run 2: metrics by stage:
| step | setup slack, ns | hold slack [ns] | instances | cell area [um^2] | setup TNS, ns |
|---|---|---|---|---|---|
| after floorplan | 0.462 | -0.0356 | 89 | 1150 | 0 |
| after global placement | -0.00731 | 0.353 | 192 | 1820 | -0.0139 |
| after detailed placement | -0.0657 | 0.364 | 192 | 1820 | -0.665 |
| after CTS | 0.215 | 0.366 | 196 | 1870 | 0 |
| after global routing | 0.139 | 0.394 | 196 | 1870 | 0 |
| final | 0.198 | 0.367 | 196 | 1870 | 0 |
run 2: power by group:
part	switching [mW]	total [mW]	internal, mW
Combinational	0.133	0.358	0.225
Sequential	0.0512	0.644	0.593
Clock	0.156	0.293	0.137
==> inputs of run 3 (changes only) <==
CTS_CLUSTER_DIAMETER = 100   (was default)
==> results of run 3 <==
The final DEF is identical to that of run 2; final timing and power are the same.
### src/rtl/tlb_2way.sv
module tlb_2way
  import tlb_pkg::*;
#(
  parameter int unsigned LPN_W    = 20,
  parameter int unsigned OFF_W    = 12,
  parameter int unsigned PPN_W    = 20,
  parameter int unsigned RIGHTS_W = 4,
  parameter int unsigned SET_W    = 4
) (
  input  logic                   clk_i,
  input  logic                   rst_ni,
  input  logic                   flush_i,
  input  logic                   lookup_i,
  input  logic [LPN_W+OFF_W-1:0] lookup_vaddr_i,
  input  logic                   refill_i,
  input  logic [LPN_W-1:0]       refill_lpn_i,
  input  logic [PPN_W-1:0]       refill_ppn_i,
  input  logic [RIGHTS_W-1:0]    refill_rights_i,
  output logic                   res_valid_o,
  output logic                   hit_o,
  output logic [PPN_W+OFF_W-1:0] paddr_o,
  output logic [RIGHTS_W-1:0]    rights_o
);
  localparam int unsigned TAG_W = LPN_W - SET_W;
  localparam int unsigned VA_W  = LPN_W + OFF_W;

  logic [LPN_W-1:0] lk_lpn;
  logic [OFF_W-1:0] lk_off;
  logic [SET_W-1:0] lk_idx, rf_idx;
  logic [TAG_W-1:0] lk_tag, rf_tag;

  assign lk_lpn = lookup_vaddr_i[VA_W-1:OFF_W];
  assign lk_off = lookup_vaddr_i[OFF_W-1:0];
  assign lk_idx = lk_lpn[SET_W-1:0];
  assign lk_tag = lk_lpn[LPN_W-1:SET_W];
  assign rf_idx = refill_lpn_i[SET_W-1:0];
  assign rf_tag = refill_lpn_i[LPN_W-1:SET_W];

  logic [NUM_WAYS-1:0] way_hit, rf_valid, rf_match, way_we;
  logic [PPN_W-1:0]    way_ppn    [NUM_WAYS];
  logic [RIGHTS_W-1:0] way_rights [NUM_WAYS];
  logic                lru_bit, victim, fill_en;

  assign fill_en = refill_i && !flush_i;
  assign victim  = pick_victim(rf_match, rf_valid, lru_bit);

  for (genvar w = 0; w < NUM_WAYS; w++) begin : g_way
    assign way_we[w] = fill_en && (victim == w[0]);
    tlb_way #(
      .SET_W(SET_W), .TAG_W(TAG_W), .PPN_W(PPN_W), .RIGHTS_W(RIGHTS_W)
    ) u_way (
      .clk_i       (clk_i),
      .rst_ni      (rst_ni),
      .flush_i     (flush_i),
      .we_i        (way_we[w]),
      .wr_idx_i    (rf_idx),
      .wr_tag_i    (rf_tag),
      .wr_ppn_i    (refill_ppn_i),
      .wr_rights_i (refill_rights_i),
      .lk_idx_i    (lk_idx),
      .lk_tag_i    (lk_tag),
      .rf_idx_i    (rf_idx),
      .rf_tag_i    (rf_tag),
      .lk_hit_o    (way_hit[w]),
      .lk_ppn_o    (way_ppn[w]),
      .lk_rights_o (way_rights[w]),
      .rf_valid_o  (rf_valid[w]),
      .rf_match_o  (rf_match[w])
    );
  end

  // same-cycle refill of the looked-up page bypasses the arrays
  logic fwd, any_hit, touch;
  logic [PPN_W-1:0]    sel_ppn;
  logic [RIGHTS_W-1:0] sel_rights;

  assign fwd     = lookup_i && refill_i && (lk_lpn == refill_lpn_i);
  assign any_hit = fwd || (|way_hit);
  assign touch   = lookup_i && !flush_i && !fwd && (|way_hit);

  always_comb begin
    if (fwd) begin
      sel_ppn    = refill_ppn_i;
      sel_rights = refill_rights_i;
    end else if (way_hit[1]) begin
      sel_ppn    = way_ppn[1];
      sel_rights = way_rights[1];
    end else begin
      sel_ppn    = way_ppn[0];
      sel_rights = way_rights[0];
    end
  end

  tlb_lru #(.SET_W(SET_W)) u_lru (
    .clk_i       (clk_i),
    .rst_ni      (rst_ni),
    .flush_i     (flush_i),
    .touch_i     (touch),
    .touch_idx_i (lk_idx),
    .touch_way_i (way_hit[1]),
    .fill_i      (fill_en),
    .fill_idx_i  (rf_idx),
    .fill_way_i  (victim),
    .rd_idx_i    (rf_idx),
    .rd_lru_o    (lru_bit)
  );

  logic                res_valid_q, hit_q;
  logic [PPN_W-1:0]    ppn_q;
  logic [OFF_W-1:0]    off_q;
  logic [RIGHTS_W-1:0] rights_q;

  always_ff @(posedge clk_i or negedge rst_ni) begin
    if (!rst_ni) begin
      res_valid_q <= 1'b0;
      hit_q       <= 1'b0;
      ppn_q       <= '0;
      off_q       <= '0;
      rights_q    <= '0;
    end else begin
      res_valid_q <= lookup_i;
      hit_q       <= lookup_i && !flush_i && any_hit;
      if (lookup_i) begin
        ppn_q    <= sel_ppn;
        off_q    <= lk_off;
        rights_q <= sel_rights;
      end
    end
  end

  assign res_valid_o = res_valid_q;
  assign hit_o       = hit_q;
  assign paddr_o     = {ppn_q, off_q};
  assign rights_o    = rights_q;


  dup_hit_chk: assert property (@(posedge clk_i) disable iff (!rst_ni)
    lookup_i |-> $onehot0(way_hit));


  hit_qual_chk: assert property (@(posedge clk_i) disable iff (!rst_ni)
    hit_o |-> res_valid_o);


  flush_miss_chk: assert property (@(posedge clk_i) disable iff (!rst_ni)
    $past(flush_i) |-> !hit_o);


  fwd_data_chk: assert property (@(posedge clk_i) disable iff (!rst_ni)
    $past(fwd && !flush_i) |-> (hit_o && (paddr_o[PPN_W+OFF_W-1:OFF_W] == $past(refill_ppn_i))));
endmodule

____________________

Exact reproduction is required. Give the lines of the data from its first line through the line containing "results of run", and no others.

run 2: metrics by stage:
| step | setup slack, ns | hold slack [ns] | instances | cell area [um^2] | setup TNS, ns |
|---|---|---|---|---|---|
| after floorplan | 0.462 | -0.0356 | 89 | 1150 | 0 |
| after global placement | -0.00731 | 0.353 | 192 | 1820 | -0.0139 |
| after detailed placement | -0.0657 | 0.364 | 192 | 1820 | -0.665 |
| after CTS | 0.215 | 0.366 | 196 | 1870 | 0 |
| after global routing | 0.139 | 0.394 | 196 | 1870 | 0 |
| final | 0.198 | 0.367 | 196 | 1870 | 0 |
run 2: power by group:
part	switching [mW]	total [mW]	internal, mW
Combinational	0.133	0.358	0.225
Sequential	0.0512	0.644	0.593
Clock	0.156	0.293	0.137
==> inputs of run 3 (changes only) <==
CTS_CLUSTER_DIAMETER = 100   (was default)
==> results of run 3 <==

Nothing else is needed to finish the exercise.